Exercise: Where the records hold the string "about", show the whole line it sits on.

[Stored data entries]
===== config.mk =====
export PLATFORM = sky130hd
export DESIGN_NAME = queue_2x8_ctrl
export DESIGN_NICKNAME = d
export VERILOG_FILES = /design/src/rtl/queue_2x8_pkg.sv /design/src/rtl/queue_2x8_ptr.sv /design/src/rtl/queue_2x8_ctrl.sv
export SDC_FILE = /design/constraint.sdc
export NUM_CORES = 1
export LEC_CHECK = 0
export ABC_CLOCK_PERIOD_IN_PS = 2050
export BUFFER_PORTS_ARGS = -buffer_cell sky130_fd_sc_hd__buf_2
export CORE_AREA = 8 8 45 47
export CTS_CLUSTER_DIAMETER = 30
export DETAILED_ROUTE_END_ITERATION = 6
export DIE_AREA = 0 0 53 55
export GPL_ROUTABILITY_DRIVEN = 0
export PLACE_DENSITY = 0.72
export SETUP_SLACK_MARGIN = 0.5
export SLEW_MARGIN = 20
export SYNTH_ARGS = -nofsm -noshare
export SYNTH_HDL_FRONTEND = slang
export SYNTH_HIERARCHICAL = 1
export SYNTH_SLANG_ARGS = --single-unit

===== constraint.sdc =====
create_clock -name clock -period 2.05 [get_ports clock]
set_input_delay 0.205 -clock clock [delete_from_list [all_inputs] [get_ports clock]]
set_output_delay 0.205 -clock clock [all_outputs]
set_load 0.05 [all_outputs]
---
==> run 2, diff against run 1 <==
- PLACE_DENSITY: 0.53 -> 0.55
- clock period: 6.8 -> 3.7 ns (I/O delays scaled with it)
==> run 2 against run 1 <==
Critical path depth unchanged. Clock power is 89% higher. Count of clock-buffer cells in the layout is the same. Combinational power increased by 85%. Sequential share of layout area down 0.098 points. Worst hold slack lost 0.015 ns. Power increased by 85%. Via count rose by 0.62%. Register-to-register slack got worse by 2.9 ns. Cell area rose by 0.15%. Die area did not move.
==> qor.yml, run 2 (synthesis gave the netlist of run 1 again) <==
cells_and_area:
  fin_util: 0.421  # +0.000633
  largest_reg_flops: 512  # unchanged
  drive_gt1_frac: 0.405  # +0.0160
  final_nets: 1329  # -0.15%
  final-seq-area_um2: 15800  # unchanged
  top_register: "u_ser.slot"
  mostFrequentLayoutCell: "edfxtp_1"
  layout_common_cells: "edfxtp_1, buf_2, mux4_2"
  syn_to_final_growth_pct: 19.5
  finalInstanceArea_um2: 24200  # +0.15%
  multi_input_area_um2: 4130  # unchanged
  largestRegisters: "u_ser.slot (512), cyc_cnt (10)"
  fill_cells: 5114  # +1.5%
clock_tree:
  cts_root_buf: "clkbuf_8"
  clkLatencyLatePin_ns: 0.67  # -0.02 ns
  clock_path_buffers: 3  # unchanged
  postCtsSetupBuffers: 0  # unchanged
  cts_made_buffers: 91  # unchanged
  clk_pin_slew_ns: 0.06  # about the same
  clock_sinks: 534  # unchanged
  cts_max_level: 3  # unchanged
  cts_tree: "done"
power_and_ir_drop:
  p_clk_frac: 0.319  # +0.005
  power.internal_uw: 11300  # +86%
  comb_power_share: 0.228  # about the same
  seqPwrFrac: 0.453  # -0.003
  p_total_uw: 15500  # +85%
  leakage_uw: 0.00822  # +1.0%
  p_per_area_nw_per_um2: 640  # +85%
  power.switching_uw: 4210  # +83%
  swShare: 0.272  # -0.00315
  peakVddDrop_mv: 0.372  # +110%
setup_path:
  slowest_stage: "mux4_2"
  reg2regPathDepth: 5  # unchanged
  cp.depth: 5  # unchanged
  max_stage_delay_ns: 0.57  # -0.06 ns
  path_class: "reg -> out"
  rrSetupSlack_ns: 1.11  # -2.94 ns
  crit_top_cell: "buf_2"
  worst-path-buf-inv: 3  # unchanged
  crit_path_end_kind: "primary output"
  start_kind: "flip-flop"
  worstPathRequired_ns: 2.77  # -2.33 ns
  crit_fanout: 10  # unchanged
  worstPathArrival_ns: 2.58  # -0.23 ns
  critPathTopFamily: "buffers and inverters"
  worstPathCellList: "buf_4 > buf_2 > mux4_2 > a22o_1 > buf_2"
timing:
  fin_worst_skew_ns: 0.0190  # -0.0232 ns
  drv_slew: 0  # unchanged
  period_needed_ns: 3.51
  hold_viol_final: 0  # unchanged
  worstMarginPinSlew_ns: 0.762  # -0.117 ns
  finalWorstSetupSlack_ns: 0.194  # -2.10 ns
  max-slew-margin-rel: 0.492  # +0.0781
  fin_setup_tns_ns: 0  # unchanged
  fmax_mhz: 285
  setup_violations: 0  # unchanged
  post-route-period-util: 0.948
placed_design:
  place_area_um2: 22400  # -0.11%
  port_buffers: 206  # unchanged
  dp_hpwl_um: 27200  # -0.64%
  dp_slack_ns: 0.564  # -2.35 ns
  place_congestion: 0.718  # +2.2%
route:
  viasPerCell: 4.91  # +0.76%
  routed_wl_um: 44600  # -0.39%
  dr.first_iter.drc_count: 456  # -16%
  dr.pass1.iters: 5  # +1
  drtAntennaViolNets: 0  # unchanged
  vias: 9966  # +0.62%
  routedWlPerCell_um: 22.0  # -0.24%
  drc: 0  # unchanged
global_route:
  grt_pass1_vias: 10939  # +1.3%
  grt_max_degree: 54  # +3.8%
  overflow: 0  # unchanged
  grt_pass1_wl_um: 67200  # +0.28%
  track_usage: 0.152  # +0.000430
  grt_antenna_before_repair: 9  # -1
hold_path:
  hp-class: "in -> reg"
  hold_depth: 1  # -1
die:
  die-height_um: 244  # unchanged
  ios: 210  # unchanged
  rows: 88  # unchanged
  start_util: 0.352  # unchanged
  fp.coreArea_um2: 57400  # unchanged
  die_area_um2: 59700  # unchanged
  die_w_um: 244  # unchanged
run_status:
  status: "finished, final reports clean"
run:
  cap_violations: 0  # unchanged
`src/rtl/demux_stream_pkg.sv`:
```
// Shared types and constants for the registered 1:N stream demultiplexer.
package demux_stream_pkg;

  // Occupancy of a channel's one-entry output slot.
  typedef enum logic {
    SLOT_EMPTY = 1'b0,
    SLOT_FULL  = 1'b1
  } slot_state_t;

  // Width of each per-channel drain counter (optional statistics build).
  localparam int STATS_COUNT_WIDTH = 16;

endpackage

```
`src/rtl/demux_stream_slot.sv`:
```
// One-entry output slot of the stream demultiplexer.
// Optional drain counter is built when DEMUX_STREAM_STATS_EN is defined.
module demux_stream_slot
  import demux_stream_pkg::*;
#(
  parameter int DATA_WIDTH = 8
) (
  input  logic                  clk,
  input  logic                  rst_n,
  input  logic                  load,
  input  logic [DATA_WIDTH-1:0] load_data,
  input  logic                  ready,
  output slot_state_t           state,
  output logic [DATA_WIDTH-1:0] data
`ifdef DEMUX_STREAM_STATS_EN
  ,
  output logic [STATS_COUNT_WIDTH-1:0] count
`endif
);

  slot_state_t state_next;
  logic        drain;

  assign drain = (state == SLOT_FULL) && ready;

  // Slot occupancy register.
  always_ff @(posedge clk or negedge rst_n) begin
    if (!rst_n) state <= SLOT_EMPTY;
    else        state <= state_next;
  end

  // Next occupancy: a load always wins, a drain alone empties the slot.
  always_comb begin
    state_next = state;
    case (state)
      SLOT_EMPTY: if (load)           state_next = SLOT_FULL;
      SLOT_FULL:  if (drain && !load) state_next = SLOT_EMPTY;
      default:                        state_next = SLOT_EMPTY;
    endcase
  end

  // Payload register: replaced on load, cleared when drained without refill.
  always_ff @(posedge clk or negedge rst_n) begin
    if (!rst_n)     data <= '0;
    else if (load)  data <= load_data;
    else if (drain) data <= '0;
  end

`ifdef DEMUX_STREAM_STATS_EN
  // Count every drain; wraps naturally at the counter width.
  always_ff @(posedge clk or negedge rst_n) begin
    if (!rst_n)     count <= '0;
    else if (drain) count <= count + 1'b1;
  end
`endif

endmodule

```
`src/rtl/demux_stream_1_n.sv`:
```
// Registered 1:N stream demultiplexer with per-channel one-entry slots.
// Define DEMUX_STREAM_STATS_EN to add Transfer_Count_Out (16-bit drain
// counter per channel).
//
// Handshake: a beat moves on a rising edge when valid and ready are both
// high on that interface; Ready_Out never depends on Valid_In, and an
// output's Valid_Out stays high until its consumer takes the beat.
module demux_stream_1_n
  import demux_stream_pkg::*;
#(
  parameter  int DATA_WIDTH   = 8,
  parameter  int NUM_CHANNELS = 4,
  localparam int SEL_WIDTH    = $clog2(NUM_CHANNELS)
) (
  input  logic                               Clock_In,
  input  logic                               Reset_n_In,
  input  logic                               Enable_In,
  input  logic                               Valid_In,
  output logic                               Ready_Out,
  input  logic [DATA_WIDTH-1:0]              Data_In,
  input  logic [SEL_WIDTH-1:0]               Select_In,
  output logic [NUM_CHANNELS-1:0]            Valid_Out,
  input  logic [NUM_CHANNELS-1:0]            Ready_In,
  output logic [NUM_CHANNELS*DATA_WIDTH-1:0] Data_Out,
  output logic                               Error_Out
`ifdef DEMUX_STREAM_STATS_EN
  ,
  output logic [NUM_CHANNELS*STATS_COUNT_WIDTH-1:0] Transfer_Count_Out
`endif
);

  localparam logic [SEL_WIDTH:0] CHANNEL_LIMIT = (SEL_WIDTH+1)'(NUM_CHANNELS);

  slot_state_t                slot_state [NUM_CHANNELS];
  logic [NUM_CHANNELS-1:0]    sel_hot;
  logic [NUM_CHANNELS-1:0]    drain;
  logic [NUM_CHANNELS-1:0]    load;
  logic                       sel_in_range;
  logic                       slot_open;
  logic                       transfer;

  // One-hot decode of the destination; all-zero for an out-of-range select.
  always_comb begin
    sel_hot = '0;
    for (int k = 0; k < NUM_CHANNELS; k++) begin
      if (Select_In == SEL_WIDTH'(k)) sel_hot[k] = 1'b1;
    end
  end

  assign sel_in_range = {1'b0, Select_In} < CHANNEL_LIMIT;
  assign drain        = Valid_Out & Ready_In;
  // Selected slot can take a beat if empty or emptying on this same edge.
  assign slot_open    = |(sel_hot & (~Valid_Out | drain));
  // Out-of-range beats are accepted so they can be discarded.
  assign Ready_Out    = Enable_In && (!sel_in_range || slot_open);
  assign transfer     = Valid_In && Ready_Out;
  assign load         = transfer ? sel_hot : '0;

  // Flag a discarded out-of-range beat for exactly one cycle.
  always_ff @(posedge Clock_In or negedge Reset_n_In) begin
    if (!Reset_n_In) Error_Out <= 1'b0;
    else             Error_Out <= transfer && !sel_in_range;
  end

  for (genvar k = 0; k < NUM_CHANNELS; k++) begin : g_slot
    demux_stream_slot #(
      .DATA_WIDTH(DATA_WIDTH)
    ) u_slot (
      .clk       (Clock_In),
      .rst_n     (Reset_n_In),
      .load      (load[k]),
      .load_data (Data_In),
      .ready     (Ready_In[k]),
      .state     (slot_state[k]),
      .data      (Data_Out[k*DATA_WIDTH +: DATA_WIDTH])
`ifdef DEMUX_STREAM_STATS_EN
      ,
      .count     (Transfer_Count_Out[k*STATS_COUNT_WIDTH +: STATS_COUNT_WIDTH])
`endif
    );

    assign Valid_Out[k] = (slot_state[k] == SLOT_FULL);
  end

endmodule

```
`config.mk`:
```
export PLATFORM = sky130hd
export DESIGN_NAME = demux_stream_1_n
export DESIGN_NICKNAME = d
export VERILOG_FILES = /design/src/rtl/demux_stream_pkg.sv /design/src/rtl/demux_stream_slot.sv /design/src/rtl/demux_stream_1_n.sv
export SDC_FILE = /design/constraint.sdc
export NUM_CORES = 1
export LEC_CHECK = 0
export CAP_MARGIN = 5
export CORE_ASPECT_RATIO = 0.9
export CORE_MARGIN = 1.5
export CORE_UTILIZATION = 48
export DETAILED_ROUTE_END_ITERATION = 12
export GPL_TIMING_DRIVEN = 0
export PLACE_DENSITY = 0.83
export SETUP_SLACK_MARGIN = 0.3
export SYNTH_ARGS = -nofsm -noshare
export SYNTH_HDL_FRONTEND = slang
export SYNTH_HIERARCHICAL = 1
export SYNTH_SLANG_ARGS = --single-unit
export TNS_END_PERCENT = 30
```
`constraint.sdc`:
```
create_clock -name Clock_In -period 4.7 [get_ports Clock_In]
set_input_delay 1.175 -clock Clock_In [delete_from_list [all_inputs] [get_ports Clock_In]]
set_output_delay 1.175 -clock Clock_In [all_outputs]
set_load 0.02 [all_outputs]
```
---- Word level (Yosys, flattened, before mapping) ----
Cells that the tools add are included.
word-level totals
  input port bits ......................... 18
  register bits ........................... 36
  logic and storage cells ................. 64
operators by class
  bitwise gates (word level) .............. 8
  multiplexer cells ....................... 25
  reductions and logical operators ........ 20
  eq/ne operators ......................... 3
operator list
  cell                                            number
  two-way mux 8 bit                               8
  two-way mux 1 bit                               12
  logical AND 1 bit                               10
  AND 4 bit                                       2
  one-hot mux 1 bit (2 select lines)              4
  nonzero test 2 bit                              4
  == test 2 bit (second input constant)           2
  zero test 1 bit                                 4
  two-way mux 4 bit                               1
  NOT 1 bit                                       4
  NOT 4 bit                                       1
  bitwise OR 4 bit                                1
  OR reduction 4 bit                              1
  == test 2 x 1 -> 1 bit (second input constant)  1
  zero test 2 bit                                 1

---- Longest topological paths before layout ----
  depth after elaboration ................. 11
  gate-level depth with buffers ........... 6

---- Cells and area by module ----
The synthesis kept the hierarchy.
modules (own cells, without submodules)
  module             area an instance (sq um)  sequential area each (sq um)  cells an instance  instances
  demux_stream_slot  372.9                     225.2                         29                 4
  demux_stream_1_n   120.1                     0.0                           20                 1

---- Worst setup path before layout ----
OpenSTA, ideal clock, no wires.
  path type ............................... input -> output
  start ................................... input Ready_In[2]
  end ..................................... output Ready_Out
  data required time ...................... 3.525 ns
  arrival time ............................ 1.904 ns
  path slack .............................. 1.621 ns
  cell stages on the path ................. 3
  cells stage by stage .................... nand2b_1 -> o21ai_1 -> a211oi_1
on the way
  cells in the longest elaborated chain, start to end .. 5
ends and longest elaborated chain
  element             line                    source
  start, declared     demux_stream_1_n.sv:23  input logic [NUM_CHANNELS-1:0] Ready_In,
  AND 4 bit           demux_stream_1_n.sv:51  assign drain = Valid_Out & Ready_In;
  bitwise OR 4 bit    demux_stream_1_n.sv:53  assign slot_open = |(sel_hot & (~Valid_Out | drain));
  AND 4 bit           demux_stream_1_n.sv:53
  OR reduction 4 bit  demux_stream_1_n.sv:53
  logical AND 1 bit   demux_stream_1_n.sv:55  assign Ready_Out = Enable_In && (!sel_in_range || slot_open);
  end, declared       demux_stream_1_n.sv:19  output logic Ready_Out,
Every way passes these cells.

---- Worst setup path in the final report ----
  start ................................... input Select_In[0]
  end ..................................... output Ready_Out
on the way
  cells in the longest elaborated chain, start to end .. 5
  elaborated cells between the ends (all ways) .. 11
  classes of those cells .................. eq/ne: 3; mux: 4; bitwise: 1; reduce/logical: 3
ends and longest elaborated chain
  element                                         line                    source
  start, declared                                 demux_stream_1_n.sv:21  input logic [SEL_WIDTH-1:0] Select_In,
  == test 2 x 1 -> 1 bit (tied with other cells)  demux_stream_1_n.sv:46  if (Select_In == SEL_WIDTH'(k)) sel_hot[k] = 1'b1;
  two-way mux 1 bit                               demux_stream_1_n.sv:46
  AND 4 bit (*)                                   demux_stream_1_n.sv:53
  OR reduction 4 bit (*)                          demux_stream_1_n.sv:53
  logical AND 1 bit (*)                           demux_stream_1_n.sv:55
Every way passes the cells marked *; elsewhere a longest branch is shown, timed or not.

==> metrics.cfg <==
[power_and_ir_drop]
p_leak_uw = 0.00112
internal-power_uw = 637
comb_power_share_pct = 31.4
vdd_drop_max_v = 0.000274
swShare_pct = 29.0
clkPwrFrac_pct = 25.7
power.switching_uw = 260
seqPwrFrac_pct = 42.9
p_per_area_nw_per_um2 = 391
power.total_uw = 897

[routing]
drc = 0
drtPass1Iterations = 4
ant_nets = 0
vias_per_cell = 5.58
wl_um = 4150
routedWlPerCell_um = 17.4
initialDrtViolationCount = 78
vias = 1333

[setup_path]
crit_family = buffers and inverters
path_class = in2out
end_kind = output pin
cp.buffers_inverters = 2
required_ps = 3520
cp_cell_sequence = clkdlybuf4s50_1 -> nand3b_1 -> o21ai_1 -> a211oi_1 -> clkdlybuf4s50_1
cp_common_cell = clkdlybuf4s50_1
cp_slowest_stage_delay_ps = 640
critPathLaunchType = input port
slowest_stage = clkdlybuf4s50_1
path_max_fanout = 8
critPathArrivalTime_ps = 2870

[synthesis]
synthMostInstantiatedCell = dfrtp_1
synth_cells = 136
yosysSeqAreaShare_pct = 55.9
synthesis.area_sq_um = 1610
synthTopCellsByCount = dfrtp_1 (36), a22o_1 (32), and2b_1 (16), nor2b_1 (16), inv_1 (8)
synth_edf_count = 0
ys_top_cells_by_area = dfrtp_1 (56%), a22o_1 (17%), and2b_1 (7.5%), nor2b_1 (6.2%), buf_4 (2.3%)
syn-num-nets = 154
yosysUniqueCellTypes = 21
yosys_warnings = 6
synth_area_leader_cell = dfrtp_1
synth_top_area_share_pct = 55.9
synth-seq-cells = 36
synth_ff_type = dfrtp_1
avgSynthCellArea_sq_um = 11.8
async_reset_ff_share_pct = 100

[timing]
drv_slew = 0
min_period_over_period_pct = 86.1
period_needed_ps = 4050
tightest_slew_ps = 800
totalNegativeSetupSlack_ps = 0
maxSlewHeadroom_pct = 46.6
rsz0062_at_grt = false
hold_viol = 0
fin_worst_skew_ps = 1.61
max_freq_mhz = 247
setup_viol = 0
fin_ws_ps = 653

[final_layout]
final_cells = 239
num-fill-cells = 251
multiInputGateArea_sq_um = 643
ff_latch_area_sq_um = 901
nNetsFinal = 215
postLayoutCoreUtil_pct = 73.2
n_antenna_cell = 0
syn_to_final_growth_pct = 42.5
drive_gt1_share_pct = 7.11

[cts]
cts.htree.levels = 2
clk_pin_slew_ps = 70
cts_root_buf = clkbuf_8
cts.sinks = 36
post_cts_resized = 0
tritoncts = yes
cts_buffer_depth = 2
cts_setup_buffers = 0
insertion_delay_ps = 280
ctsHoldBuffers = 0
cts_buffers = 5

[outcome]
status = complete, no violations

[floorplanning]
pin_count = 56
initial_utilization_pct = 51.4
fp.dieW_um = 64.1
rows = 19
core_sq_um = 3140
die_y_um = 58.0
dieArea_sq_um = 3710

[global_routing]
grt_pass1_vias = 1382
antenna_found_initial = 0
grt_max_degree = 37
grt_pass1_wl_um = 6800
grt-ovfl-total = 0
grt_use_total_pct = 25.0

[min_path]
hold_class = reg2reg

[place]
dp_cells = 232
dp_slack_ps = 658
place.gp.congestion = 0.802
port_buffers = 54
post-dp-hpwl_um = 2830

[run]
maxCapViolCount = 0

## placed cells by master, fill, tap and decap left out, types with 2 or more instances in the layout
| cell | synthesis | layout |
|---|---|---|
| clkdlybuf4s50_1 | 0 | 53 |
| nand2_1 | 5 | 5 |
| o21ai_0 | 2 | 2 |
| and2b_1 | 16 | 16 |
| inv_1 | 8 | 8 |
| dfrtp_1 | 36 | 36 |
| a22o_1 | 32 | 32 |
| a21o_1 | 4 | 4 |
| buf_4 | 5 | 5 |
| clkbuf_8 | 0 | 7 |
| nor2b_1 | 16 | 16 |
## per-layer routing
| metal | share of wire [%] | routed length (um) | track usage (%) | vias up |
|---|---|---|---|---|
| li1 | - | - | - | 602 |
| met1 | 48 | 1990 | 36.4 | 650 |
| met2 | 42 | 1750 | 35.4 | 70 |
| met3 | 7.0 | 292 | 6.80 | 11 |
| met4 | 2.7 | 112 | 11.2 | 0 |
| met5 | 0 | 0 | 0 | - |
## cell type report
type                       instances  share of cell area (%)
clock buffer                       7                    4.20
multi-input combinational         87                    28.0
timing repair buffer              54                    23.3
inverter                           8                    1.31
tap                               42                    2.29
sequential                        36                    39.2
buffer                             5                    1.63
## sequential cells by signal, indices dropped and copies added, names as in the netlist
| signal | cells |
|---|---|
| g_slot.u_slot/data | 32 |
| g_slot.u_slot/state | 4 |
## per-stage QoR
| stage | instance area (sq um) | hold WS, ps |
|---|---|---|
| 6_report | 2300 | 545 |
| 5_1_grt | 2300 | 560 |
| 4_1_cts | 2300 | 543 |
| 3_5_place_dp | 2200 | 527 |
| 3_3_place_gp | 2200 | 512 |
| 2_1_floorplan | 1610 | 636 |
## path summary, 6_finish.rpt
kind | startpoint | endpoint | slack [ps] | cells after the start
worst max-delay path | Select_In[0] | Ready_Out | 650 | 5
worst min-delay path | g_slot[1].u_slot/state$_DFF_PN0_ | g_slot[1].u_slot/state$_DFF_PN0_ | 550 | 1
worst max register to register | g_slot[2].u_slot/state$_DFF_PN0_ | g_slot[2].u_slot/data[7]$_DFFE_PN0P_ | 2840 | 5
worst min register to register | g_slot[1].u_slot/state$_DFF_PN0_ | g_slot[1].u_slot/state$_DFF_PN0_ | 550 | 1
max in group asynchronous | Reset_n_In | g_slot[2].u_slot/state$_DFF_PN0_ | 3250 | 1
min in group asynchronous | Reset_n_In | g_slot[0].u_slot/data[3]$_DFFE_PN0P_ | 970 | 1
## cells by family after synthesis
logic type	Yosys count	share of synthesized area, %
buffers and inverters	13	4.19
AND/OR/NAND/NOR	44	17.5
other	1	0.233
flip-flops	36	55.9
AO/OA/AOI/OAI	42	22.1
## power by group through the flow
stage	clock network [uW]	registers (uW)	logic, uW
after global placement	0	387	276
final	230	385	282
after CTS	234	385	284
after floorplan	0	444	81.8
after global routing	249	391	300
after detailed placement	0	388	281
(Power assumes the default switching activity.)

Answer to this exercise:
  clk_pin_slew_ns: 0.06  # about the same
  comb_power_share: 0.228  # about the same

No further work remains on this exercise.